So at this point with no let up in the building that is being allowed in many areas of Colorado where will we get the water for all the new water customers let alone take care of the current ones?? Other than hoping that the skies will open up and the rains will come, part of the answer comes with water conservation. Already many cities in Colorado limit the amount of outdoor watering to 2-3 days per week. The majority of water used by the typical homeowner is used for the outdoor landscaping. There are many ways to make this as painless as possible. First if you have a sprinkler system make sure it is good working order, check for leaks, broken heads or dirty heads and have them fixed. Turn on the system and make sure your system covers all areas of your landscaping to make sure you will not have dry spots. Adjust your heads so that a minimal amount of water hits driveways or sidewalks.
If you do not have a sprinkler system and have to drag hoses and sprinklers one of the first things you want to do is figure out how much water your particular system puts out per 15 minutes. This is simply accomplished by putting out 3-4 empty cans then turning on your sprinkler. Keep it on for 15 minutes and then measure the amount of water in each can. Add them all up and then divide by the number of cans. This will give you the amount of water put out in 15 minutes. Multiply by 4 and you have the amount per hour. Why go to all this trouble??? Because, now using the ET (Evapotransporation Rate) which is available every day in the paper or on line at www.denverwater.org, you will know how long to leave your sprinkler on before moving it to the next area. The Denver Water Department figures the ET for every day. Just add up the Ets for the days before you water and that will be the amount you need to water on your watering day. I know this sounds like a lot of work, but the alternative is not a pretty one. During the several years I lived in Puerto Rico, we went through 3 or 4 dry seasons. Down there they have a different way to implement restrictions. On your none watering day they just turn off your water for 24 hours. I kid you not! Iím sure you will agree that voluntary restrictions are a better way to go, but only if we all make the effort to save!

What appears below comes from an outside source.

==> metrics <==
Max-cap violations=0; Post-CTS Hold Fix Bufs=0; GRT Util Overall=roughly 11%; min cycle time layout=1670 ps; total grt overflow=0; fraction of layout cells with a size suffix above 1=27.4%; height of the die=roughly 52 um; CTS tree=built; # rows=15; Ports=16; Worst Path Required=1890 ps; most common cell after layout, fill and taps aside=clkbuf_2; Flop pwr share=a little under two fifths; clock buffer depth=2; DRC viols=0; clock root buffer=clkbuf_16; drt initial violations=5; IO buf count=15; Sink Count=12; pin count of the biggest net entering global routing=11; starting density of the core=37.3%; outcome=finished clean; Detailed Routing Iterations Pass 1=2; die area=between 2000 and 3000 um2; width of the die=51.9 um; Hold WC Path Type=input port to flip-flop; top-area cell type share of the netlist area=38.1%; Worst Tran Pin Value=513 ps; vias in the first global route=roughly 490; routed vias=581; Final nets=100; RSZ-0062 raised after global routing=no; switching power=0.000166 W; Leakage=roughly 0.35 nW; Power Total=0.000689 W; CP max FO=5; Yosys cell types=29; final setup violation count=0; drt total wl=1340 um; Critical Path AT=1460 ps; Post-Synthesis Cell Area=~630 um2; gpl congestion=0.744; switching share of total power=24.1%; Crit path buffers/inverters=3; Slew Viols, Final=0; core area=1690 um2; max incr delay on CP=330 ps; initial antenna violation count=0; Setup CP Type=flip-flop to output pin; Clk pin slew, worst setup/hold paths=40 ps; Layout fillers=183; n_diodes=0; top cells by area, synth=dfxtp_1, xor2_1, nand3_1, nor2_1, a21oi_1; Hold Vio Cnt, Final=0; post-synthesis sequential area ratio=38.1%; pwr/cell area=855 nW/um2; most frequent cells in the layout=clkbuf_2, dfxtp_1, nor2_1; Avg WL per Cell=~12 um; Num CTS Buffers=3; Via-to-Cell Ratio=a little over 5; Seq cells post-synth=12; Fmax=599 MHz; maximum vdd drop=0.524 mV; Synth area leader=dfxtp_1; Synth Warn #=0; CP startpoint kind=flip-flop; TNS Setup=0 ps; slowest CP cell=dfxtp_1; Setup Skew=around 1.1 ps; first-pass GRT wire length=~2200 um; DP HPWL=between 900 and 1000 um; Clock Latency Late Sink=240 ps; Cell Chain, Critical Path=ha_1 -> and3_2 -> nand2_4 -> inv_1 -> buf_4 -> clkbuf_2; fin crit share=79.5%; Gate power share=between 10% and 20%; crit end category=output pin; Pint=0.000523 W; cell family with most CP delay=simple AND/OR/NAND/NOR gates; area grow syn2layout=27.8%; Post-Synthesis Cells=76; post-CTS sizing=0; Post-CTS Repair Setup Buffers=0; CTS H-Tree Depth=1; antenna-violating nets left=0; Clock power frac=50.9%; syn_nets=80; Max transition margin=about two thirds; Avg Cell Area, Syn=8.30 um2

On your watering day do not water during the heat of the day. Much of the water that you put down will be lost and evaporated by the heat of the sun. The best times to water are in the evening around sunset or the early morning hours between 3-6 am. Many people just set their systems for a set amount of time and let it go, but you can go another step. Survey your property look for areas of sun and shade. If you have multiple zones adjust the time for zones that cover mostly shady areas down a bit as those areas donít need as much water. And for those zones that cover areas in direct sunlight adjust those upward a bit as the sun will dry those areas out faster. For flower beds and vegetable gardens watering by hand will put the water right where you want it, but soaker hoses work even better and reduce the amount of water in those areas. Use mulch in your flowerbeds and it will help retain water.

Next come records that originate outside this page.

===== config.mk =====
export PLATFORM = sky130hd
export DESIGN_NAME = ufbc_ram
export DESIGN_NICKNAME = d
export VERILOG_FILES = /design/src/rtl/core/ufbc_ram.sv
export SDC_FILE = /design/constraint.sdc
export NUM_CORES = 1
export LEC_CHECK = 0
export CORE_MARGIN = 3
export CORE_UTILIZATION = 60
export CTS_CLUSTER_SIZE = 24
export DETAILED_ROUTE_END_ITERATION = 7
export DONT_BUFFER_PORTS = 1
export PLACE_DENSITY = 0.76
export SYNTH_ARGS = -nofsm -noshare
export SYNTH_HDL_FRONTEND = slang
export SYNTH_SLANG_ARGS = --single-unit

===== constraint.sdc =====
create_clock -name clk -period 3.9 [get_ports clk]
set_input_delay 0.39 -clock clk [delete_from_list [all_inputs] [get_ports clk]]
set_output_delay 0.39 -clock clk [all_outputs]
set_load 0.01 [all_outputs]

===== src/rtl/core/ufbc_ram.sv =====
// Simple dual-port synchronous RAM, one write and one registered read port.
// A read of the address written in the same cycle returns the new data.
// No dependencies.
module ufbc_ram #(
	parameter int WIDTH = 8,
	parameter int DEPTH = 16,
	localparam int AW   = (DEPTH > 1) ? $clog2(DEPTH) : 1
) (
	input  logic             clk,
	input  logic             we,
	input  logic [AW-1:0]    waddr,
	input  logic [WIDTH-1:0] wdata,
	input  logic [AW-1:0]    raddr,
	output logic [WIDTH-1:0] rdata
);

	logic [WIDTH-1:0] mem [DEPTH];
	logic [WIDTH-1:0] rd_q;
	logic [WIDTH-1:0] byp_data_q;
	logic             byp_q;

	always_ff @(posedge clk) begin
		if (we) begin
			mem[waddr] <= wdata;
		end
		rd_q       <= mem[raddr];
		byp_q      <= we && (waddr == raddr);
		byp_data_q <= wdata;
	end

	assign rdata = byp_q ? byp_data_q : rd_q;

endmodule


# Word level (Yosys, flattened, before mapping)
# Memory sizes are Yosys's and may differ from the RTL's. A register that Yosys moved wholly into a read port is not among the register bits.
# Index checks and enable logic that the tools add are counted.
[classes] n_eq_ne=1 reduce_logical=1 mux=3
[op_table] cell="$mux 8" count=1
[op_table] cell="$eq 4x4->1" count=1
[op_table] cell="$mux 1" count=2
[op_table] cell="$logic_and 1x1->1" count=1
[totals] ram_bits=128 output_inout_bits=8 reg_bits=9 input_bits=18 word_cells=8 mem_count=1
[memory_table] memory="mem" words=16 width=8 read_ports=1 rd_ports_with_merged_regs=1 wr=1 line="17" source="logic [WIDTH-1:0] mem [DEPTH];"

# Longest topological paths before layout
# Gate-level depths: netlist of run 1.
[depth] word_depth=2 ltp_mapped=5 ltp_nobuf=3

# Worst setup path before layout of run 1
# OpenSTA, ideal clock, no wires.
[synth_path] path_kind="input -> register" start="in waddr[2]" end="mem mem[0][0], enable pin" setup_slack_ns=2.017 setup_time_ns=0.383 n_path_buf=0 arrival_time_ns=1.500 t_required_ns=3.517 cell_stages=2 cell_sequence="or3b_2 > nor3_1"
[synth_rtl] element="start, declared" line="11" source="input logic [AW-1:0] waddr,"
[synth_rtl] element="end, declared" line="17"
# No word-level cell before the write port.

# Worst setup path after layout of run 1
[layout_path] start="reg byp_q" end="out rdata[6]"
[layout_via] elab_chain_len=1
[layout_lines] element="start, declared" line="20" source="logic byp_q;"
[layout_lines] element="start signal, assigned" line="27" source="byp_q <= we && (waddr == raddr);"
[layout_lines] element="$mux 8" line="31" source="assign rdata = byp_q ? byp_data_q : rd_q;"
[layout_lines] element="end, declared" line="14" source="output logic [WIDTH-1:0] rdata"
# No other way between the ends.

==> metrics, run 1 <==
run status=finished, final reports clean; clock latency reported for the late side of the worst-skew pair=0.52 ns; Core Area=8810 um2; master of the slowest instance on the critical path=dfxtp_1; number of distinct library cell variants in the gate-level netlist after synthesis=25; routing usage on met2=32.3%; Detailed Route Iter0 Violations=285; transition time of the tightest slew-check pin=1.22 ns; switching share of power=19.7%; clock slew at the register clock pins of the worst setup and hold paths=0.06 ns; CP max FO=8; layout cell share with drive strength beyond 1=20.1%; number of top-level pins=26; Cell Count, Final, Fillers Out=393; vias per std cell=6.49; fraction of registers with async set or reset after synthesis=0%; list of cells traversed by the critical path=mux2_2; Worst Path Class, Setup=reg2out; die outline area=10300 um2; flip-flop and latch count after synthesis=145; Die X=102 um; Sinks on Clock Net=145; clock tree from TritonCTS=yes; number of antenna violations at the first check in global routing=4; cell type group with the largest total delay on the critical path=flip-flops; PD cells=544 nW/um2; effective utilization at floorplan=62.2%; LEAKAGE=2.04 nW; CP peak stage delay=0.61 ns; DRT antenna net count=0; total nets after synthesis=274; portion of total power attributed to the clock network=44.0%; floorplan row count=34; share of the synthesized area in the top cell type=70.1%; clock skew after layout=0.00700 ns; CTS root buffer=clkbuf_8; final worst-path cycle share=50.1%; dpl cells=351; # fillers=533; sequential cell area=4180 um2; area taken by multi-input logic gates=1200 um2; count of nets after finishing=289; commonest non-fill, non-tap cells in the layout=128 x edfxtp_1, 18 x clkbuf_16, 17 x mux4_2, 17 x dfxtp_1, 16 x a22oi_1; buffering stage count on the worst path with inverters included=0; flip-flop cell with the highest count after synthesis=edfxtp_1; number of CTS-inserted buffers=17; final wirelength=10600 um; CP arrival=1.56 ns; area after detailed placement=5520 um2; sequential cell fraction of total power=51.9%; H-Tree Depth=4; count of warnings emitted by yosys=0; sequential cell area fraction in the yosys report=76.3%; sum of overflow across all layers after global routing=0; final worst slack=1.95 ns; Max Clk Rate=512 MHz; setup repair after global routing missed its margin=false; endpoints failing hold=0; number of global-route vias before repair=2620; total via count in the routed design=2550; total setup violations reported at the end of the flow=0; M1 GR Usage=34.4%; TNS Setup=0 ns; number of max-capacitance violations reported=0; combinational group share of total power=4.1%; first-pass GRT wire length=16200 um; Critical Path Sink Type=primary output; GR Util met3=7.44%; height of the die=102 um; area of the mapped netlist=5480 um2; maximum number of pins on one net before global-route repair=34; overall global routing resource usage=23.0%; growth of design area from synthesis to finish=12.7%; biggest area contributors in the synthesized netlist=edfxtp_1 70%, mux4_1 7.2%, mux4_2 7.0%, dfxtp_1 6.2%, a22oi_1 2.2%; min-delay worst type=in2reg; synthesized instance count=256; routed wirelength normalized by instance count=27.0 um; final-layout worst hold slack=0.0832 ns; number of optimization iterations in the first detailed-route pass=4; normalized max-slew margin=18.1%; startpoint types=register; number of buffers inserted by port buffering=0; Max Buffers Root-to-Sink=2; IR Drop Worst-Case VDD=0.340 mV; max-slew violation count=0; total internal power=2.70 mW; post-route standard cell area excluding fillers=6180 um2; commonest non-fill, non-tap cell in the layout=edfxtp_1; mean instance size in the synthesized netlist=21.4 um2; count of flip-flops with a built-in enable after synthesis=128; Worst Path Required=3.51 ns; worst-case setup slack after placement=1.74 ns; remaining design rule violation count=0; global placement routability congestion=0.711; crit path time final=1.95 ns; switching power of the nets=663 uW; library cell with the largest summed area after synthesis=edfxtp_1; GR peak layer=met1; half-perimeter wire length after detailed placement=6160 um; number of instances resized during post-cts repair=0
metrics by stage:
step           utilization [%]  power [mW]
2_1_floorplan                -        1.88
3_3_place_gp              62.7        1.88
3_5_place_dp              62.7        1.88
4_1_cts                   70.1        3.39
5_1_grt                   70.1        3.47
6_report                  70.1        3.36
path summary, 6_finish.rpt:
path / startpoint / to / slack (ns) / cells after the start
worst max-delay path: byp_q / rdata[6] / 1.95 / 1
worst min-delay path: waddr[1] / byp_q / 0.08 / 3
worst max register to register: mem[2][1] / rd_q[1] / 2.46 / 3
worst min register to register: mem[15][1] / rd_q[1] / 0.67 / 3
cell usage after synthesis (3+ instances only):
cell	number
xor2_1	3
dfxtp_1	17
nor2_1	13
clkbuf_1	3
mux4_2	17
buf_6	3
mux4_1	15
edfxtp_1	128
buf_2	4
nor3_1	4
a22oi_1	16
mux2_2	8
nand2_1	10
repair_timing:
| action | 4_1_cts | 5_1_grt |
|---|---|---|
| hold endpoints to repair | 137 | 0 |
| hold buffers | 9 | 0 |
| setup buffers | 0 | 0 |
area by class of cell:
class / instances / share of cell area, %
multi-input cells: 97 / 19.4
repair buffers: 10 / 1.58
flip-flops and latches: 145 / 67.7
diodes: 1 / 0.0405
clock inverters: 9 / 0.851
well taps: 108 / 2.19
clock buffers: 23 / 8.24
routing by layer:
| layer | part of all wire, % | routed length [um] |
|---|---|---|
| met1 | 42 | 4470 |
| met2 | 46 | 4920 |
| met3 | 9.1 | 969 |
| met4 | 1.9 | 204 |
| met5 | 0.39 | 41 |
flip-flops by register name, indices dropped and copies added (netlist names):
register and cells:
byp_data_q 8, mem 128, byp_q 1, rd_q 8
power by group through the flow:
| stage | clock network (mW) | logic (mW) | registers (mW) |
|---|---|---|---|
| global placement | 0 | 0.108 | 1.77 |
| CTS | 1.50 | 0.140 | 1.74 |
| detailed placement | 0 | 0.109 | 1.77 |
| global route | 1.57 | 0.148 | 1.75 |
| finish | 1.48 | 0.138 | 1.74 |
| floorplan | 0 | 0.107 | 1.77 |
cells by family after synthesis:
kind of cell | count (synthesis) | synth area share, %
AO/OA/AOI/OAI | 16 | 2.19
XOR/XNOR | 4 | 0.639
buffers and inverters | 14 | 1.83
flip-flops | 145 | 76.3
multiplexers | 40 | 15.8
AND/OR/NAND/NOR | 37 | 3.17
tightest hold or removal path, delay by kind of cell:
kind | cells | cell delay, ns
and+or+nand+nor | 2 | 0.12
xor gates and xnor gates | 1 | 0.04
No activity file was read; power rests on OpenSTA's default activity.
==> run 2: changes to the inputs <==
ABC_AREA = 1   (was unset)
clock period = 1.9 ns   (was 3.9 ns; I/O delays follow)
==> run 2 against run 1 <==
- non-clock buffer count is 16 higher
- flip-flop and latch count is the same
- clock-buffer cell count is 6 lower
- cell area rose by 13%
- setup slack got worse by 1.8 ns
- register-to-register slack worse by 2.1 ns
==> metrics, run 2 <==
mean instance size in the synthesized netlist=10.5 um2; sum of overflow across all layers after global routing=0; final wirelength=14000 um; TNS Setup=0 ns; total via count in the routed design=4159; transition time of the tightest slew-check pin=0.933 ns; sequential cell area fraction in the yosys report=68.8%; min-delay worst type=in2reg; area of the mapped netlist=6080 um2; clock tree from TritonCTS=yes; layout cell share with drive strength beyond 1=8.20%; switching power of the nets=1.56 mW; # fillers=698; total internal power=5.94 mW; cell with the most instances after synthesis=nand2_1; worst-case reg-to-reg path depth=7; CTS root buffer=clkbuf_8; logic depth of the worst path, buffers included=1; number of optimization iterations in the first detailed-route pass=7; final worst slack=0.139 ns; vias per std cell=5.58; Die X=107 um; number of CTS-inserted buffers=17; cell type group with the largest total delay on the critical path=flip-flops; die outline area=11400 um2; max reg flops=128; CP arrival=1.57 ns; number of distinct library cell variants in the gate-level netlist after synthesis=17; Biggest register=mem; PD cells=1080 nW/um2; Sinks on Clock Net=145; count of warnings emitted by yosys=0; remaining design rule violation count=0; share of the synthesized area in the top cell type=63.2%; fraction of registers with async set or reset after synthesis=0%; end point of the critical path=rdata[2]; final-layout worst hold slack=0.0448 ns; list of cells traversed by the critical path=mux2_2; startpoint types=register; maximum number of pins on one net before global-route repair=66; Worst Path Required=1.71 ns; crit path time final=1.76 ns; floorplan row count=36; setup repair after global routing missed its margin=false; H-Tree Depth=4; routed wirelength normalized by instance count=18.7 um; run status=finished, final reports clean; number of max-capacitance violations reported=0; effective utilization at floorplan=61.9%; LEAKAGE=2.95 nW; total setup violations reported at the end of the flow=0; worst-case setup slack after placement=0.541 ns; clock slew at the register clock pins of the worst setup and hold paths=0.06 ns; library cell with the largest summed area after synthesis=edfxtp_1; master of the slowest instance on the critical path=dfxtp_1; buffering stage count on the worst path with inverters included=0; clock skew after layout=0.00940 ns; Max Buffers Root-to-Sink=2; normalized max-slew margin=37.6%; IR Drop Worst-Case VDD=0.754 mV; DRT antenna net count=0; height of the die=107 um; flip-flop and latch count after synthesis=145; number of buffers inserted by port buffering=0; endpoints failing hold=0; count of flip-flops with a built-in enable after synthesis=128; global placement routability congestion=0.995; CP peak stage delay=0.60 ns; most instantiated cells after synthesis=174 x nand2_1, 128 x edfxtp_1, 101 x inv_1; sequential cell fraction of total power=47.7%; biggest area contributors in the synthesized netlist=edfxtp_1 63%, nand2_1 11%, nand3_1 8.2%, inv_1 6.2%, dfxtp_1 5.6%; CP max FO=8; Critical Path Sink Type=primary output; number of global-route vias before repair=3932; Overall Power=7.50 mW; total nets after synthesis=595; growth of design area from synthesis to finish=14.5%; commonest non-fill, non-tap cell in the layout=nand2_1; commonest non-fill, non-tap cells in the layout=174 x nand2_1, 128 x edfxtp_1, 101 x inv_1, 100 x nand3_1; clock latency reported for the late side of the worst-skew pair=0.54 ns; Max Clk Rate=568 MHz; Critical Path Start=byp_q; count of nets after finishing=615; half-perimeter wire length after detailed placement=7820 um; number of top-level pins=26; number of antenna violations at the first check in global routing=3; reg-to-reg critical path endpoint=rd_q[5]; largest registers=mem x128, byp_data_q x8, rd_q x8; portion of total power attributed to the clock network=46.8%; overall global routing resource usage=26.4%; flip-flop cell with the highest count after synthesis=edfxtp_1; Worst Path Class, Setup=reg2out; origin of the critical flop-to-flop path=mem[12][5]; Core Area=9820 um2; Detailed Route Iter0 Violations=703; final worst-path cycle share=92.7%; setup slack of the worst register-to-register path=0.32 ns; first-pass GRT wire length=21600 um; synthesized instance count=577; max-slew violation count=0; switching share of power=20.8%; combinational group share of total power=5.5%
[run 2: cell count changes in the layout (fill, tap and decap cells not counted), moves of 8 or more]
cell / previous run / this run
nand2_1: 10 / 174
buf_4: 1 / 9
a22oi_1: 16 / 0
mux4_2: 17 / 0
mux4_1: 15 / 0
dlygate4sd3_1: 9 / 17
nand3_1: 1 / 100
inv_1: 0 / 101
[run 2: worst min-delay path by stage]
stage,depth (start not counted),endpoint,start,slack [ns]
2_1_floorplan,0,byp_data_q[0],wdata[0],0.22
3_3_place_gp,0,byp_data_q[0],wdata[0],0.22
3_5_place_dp,0,byp_data_q[4],wdata[4],0.22
4_1_cts,5,rd_q[2],raddr[0],0.002
5_1_grt,4,rd_q[4],raddr[1],0.04
6_report,5,rd_q[3],raddr[0],0.04
[run 2: repair_timing]
| action | CTS | global route |
|---|---|---|
| setup buffers | 0 | 0 |
| endpoints found under the hold margin | 145 | 0 |
| endpoints found under the setup margin | 0 | 0 |
| gates resized for setup | 0 | 0 |
| hold buffers | 17 | 0 |
[run 2: final cells by class]
type	count	area (um2)	share of cell area, %
Tap cell	133	166	2.39
Sequential cell	145	4180	60.1
Clock inverter	15	215	3.09
Multi-Input combinational cell	303	1350	19.3
Inverter	104	390	5.61
Antenna cell	3	7.51	0.108
Clock buffer	17	414	5.95
Timing Repair Buffer	26	238	3.41
[run 2: power by group through the flow]
stage	combinational [mW]	clock, mW	sequential, mW
6_report	0.410	3.51	3.58
5_1_grt	0.450	3.70	3.58
4_1_cts	0.404	3.53	3.58
3_5_place_dp	0.301	0	3.64
3_3_place_gp	0.294	0	3.64
2_1_floorplan	0.279	0	3.63
[run 2: through the flow]
| stage | utilization [%] | std cells | instance area [um2] |
|---|---|---|---|
| after floorplan | - | 577 | 6080 |
| after global placement | 62.7 | 694 | 6150 |
| after detailed placement | 62.7 | 694 | 6150 |
| after CTS | 70.8 | 743 | 6950 |
| after global routing | 70.8 | 743 | 6950 |
| final | 70.9 | 746 | 6960 |
[run 2: cells by family after synthesis]
logic type	after synthesis	share of synthesized area (%)
AOI/OAI and AO/OA	2	0.247
xor gates and xnor gates	2	0.288
buffers and inverters	129	9.02
DFF	145	68.8
muxes	8	1.48
and+or+nand+nor	291	20.1
[run 2: per-layer routing]
| metal | wire length (um) | vias to the layer above | track usage, % | part of all wire [%] |
|---|---|---|---|---|
| li1 | - | 1909 | - | - |
| met1 | 5270 | 1942 | 33.9 | 38 |
| met2 | 6660 | 268 | 41.4 | 48 |
| met3 | 1620 | 38 | 8.55 | 12 |
| met4 | 394 | 2 | 12.1 | 2.8 |
| met5 | 10 | - | 0 | 0.072 |
==> run 3: changes to the inputs <==
CELL_PAD_IN_SITES_DETAIL_PLACEMENT = 1   (was unset)
CELL_PAD_IN_SITES_GLOBAL_PLACEMENT = 2   (was unset)
CORE_UTILIZATION = 42   (was 60)
PLACE_DENSITY = unset   (was 0.76)
PLACE_DENSITY_LB_ADDON = 0.1   (was unset)
==> run 3 against run 2 <==
- clock power decreased by 5%
- flip-flop and latch count stayed put
- via count down 6.2%
- die area up 40%
- sequential power barely moved
- first-iteration DRC count decreased by 59%
- final cell count up 6.8%
- utilization shrank 21 points
- critical endpoint is now byp_q
==> metrics, run 3 (synthesis gave the netlist of run 2 again) <==
run status=finished, final reports clean; max-slew violation count=0; final worst slack=0.190 ns; # fillers=1507; number of max-capacitance violations reported=0; sequential cell fraction of total power=48.8%; maximum number of pins on one net before global-route repair=67; Overall Power=7.33 mW; sum of overflow across all layers after global routing=0; routed wirelength normalized by instance count=20.1 um; Max Buffers Root-to-Sink=2; growth of design area from synthesis to finish=15.4%; CP arrival=2.02 ns; global placement routability congestion=0.823; origin of the critical flop-to-flop path=mem[14][7]; remaining design rule violation count=0; commonest non-fill, non-tap cell in the layout=nand2_1; reg-to-reg critical path endpoint=rd_q[7]; crit path time final=1.71 ns; count of nets after finishing=620; layout cell share with drive strength beyond 1=9.43%; max reg flops=128; number of antenna violations at the first check in global routing=5; LEAKAGE=2.97 nW; number of CTS-inserted buffers=17; final worst-path cycle share=90.0%; Detailed Route Iter0 Violations=288; first-pass GRT wire length=24600 um; worst-case setup slack after placement=0.504 ns; Worst Path Required=2.21 ns; Critical Path Sink Type=register; number of buffers inserted by port buffering=0; overall global routing resource usage=21.2%; PD cells=1050 nW/um2; switching share of power=21.8%; Cell Count, Final, Fillers Out=797; dpl cells=749; Worst Path Class, Setup=in2reg; final wirelength=16000 um; effective utilization at floorplan=43.3%; Die X=126 um; startpoint of the lowest-slack hold path=raddr[2]; die outline area=16000 um2; setup slack of the worst register-to-register path=0.43 ns; setup repair after global routing missed its margin=false; Max Clk Rate=585 MHz; clock slew at the register clock pins of the worst setup and hold paths=0.06 ns; CTS root buffer=clkbuf_16; half-perimeter wire length after detailed placement=9540 um; DRT antenna net count=0; clock latency reported for the late side of the worst-skew pair=0.42 ns; Biggest register=mem; commonest non-fill, non-tap cells in the layout=174 x nand2_1, 128 x edfxtp_1, 101 x inv_1, 100 x nand3_1; normalized max-slew margin=36.2%; CP max FO=5; total via count in the routed design=3902; vias per std cell=4.90; Sinks on Clock Net=145; number of instances resized during post-cts repair=0; largest registers=mem x128, byp_data_q x8, rd_q x8; total internal power=5.74 mW; clock tree from TritonCTS=yes; destination of the worst hold path=rd_q[1]; clock skew after layout=0.00650 ns; worst-case reg-to-reg path depth=7; transition time of the tightest slew-check pin=0.954 ns; number of optimization iterations in the first detailed-route pass=4; endpoints failing hold=0; switching power of the nets=1.60 mW; H-Tree Depth=4; total setup violations reported at the end of the flow=0; min-delay worst type=in2reg; height of the die=126 um; worst hold path stage count=3; TNS Setup=0 ns; combinational group share of total power=5.6%; IR Drop Worst-Case VDD=0.708 mV; portion of total power attributed to the clock network=45.6%; floorplan row count=43; startpoint types=input port; number of global-route vias before repair=4079; number of top-level pins=26; Core Area=14000 um2
-- run 3: power groups by stage --
stage,sequential [mW],clock [mW],combinational (mW)
final,3.58,3.34,0.412
after global routing,3.58,3.55,0.461
after CTS,3.58,3.41,0.419
after detailed placement,3.65,0,0.328
after global placement,3.64,0,0.324
after floorplan,3.63,0,0.279
-- run 3: worst max-delay path, cell delays in order --
cell,delay [ns]
dlygate4sd3_1,0.56
o211ai_1,0.10
dlygate4sd3_1,0.58
nor3_2,0.04
dlygate4sd3_1,0.55
-- run 3: worst max-delay path by stage --
stage              from  slack, ns         end  cells after the start
2_1_floorplan  waddr[2]       0.77  mem[10][0]                      3
3_3_place_gp   waddr[3]       0.57   mem[4][0]                      3
3_5_place_dp   waddr[1]       0.50   mem[5][0]                      3
4_1_cts              we       0.21       byp_q                      5
5_1_grt              we       0.16       byp_q                      5
6_report             we       0.19       byp_q                      5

When preparing new areas whether it be for sod, flowers or vegetables, always prep the soil with top soil, compost and soil amendments. A properly prepared soil will need less water! One of the soil amendments that is gaining popularity are landscape polymers. These dry crystals absorb water and feed it back to the plant roots as the roots grow into the water-swollen crystals. The crystals are easily mixed with the soil as you plant you flowers and vegetables. There are even local companies that can inject polymers into existing landscape and turf areas. With polymers introduced into the outdoor landscaping watering can be reduced 30-50%. One such company, Rocky Mountain Polymer can be reached at 303-284-2259.

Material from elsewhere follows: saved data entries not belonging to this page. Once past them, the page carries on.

### src/design/tgad_pkg.sv
// Shared types and constants of the TGA stream decoder.
`timescale 1ns / 1ps
`default_nettype none
package tgad_pkg;

   typedef enum logic [1:0] {
      PH_IDLE,
      PH_HEADER,
      PH_PACKET,
      PH_PIXEL
   } phase_type;

   typedef enum logic [2:0] {
      STATUS_HEADER_OK = 3'd0,
      STATUS_PIXEL     = 3'd1,
      STATUS_BAD_TYPE  = 3'd2,
      STATUS_BAD_SIZE  = 3'd3,
      STATUS_OVERFLOW  = 3'd4,
      STATUS_TRUNCATED = 3'd5
   } status_type;

   typedef struct packed {
      status_type  status;
      logic [7:0]  red;
      logic [7:0]  green;
      logic [7:0]  blue;
      logic [7:0]  alpha;
      logic        has_alpha;
      logic [7:0]  run_length;
      logic        image_done;
      logic [15:0] image_width;
      logic [15:0] image_height;
   } rsp_item_type;

   // up to two results per input beat, item0 always filled first
   typedef struct packed {
      logic         push0;
      logic         push1;
      rsp_item_type item0;
      rsp_item_type item1;
   } push_type;

   // header byte positions
   localparam logic [4:0] HDR_TYPE_POS  = 5'd2;
   localparam logic [4:0] HDR_ID_LEN    = 5'd12;
   localparam logic [4:0] HDR_WIDTH_LO  = 5'd12;
   localparam logic [4:0] HDR_WIDTH_HI  = 5'd13;
   localparam logic [4:0] HDR_HEIGHT_LO = 5'd14;
   localparam logic [4:0] HDR_HEIGHT_HI = 5'd15;
   localparam logic [4:0] HDR_BPP_POS   = 5'd16;

   localparam logic [7:0] TYPE_RAW        = 8'd2;
   localparam logic [7:0] TYPE_RLE        = 8'd10;
   localparam logic [7:0] BPP_24          = 8'd24;
   localparam logic [7:0] BPP_32          = 8'd32;
   localparam logic [7:0] RLE_REPEAT_FLAG = 8'd128;
   localparam logic [7:0] RLE_REPEAT_BIAS = 8'd127;

   // result queue
   localparam int          RSP_DEPTH    = 4;
   localparam int          RSP_PTR_W    = $clog2(RSP_DEPTH);
   localparam int          RSP_CNT_W    = $clog2(RSP_DEPTH + 1);
   localparam logic [RSP_CNT_W-1:0] RSP_ROOM_LIMIT = RSP_CNT_W'(RSP_DEPTH - 2);

endpackage
`default_nettype wire

### src/design/tgad_if.sv
// Stream channel interfaces: file bytes in, decoded results out.
`timescale 1ns / 1ps
`default_nettype none
interface tgad_req_if;
   logic       valid;
   logic       ready;
   logic [7:0] data_byte;
   logic       start_of_file;
   logic       end_of_file;

   modport source (output valid, output data_byte, output start_of_file,
                   output end_of_file, input ready);
   modport sink (input valid, input data_byte, input start_of_file,
                 input end_of_file, output ready);
   modport monitor (input valid, input ready, input data_byte, input start_of_file,
                    input end_of_file);
endinterface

As we go through the heat of the summer will have more tips on saving water, both inside and outside the house.
In many portions of Colorado, May 2004 saw below normal precipitation. Despite the somewhat dry conditions, drought conditions did not worsen across the state for May.
The map below shows forecasted temperature deviances for the June 2004 time period. As can be seen, normal or near normal temperatures are expected for all of Colorado for June.
The map below shows forecasted precipitation deviances for June 2004. Normal or near normal precipitation is expected for June 2004 all of Colorado.
As can be seen in the below map, drought conditions are expected to continue to persist across much of the state through August, thought some improvement is noted in portions of southern Colorado.
...11TH MONTH IN A ROW WITH BELOW NORMAL PRECIPITATION...
Denver has now registered 11 months in a row with below normal precipitation.. Only two significant storms hit the metro area, one on the 12th-13th producing 0.81 inch and the other on the 29th that totaled 0.47 inch.. Three other days measured a total of only 0.11 inch. The monthís total was 1.30 inches which was 1.02 inches below normal. Again it should be noted that many areas throughout the metro area received much more rainfall than did the gage at DIA.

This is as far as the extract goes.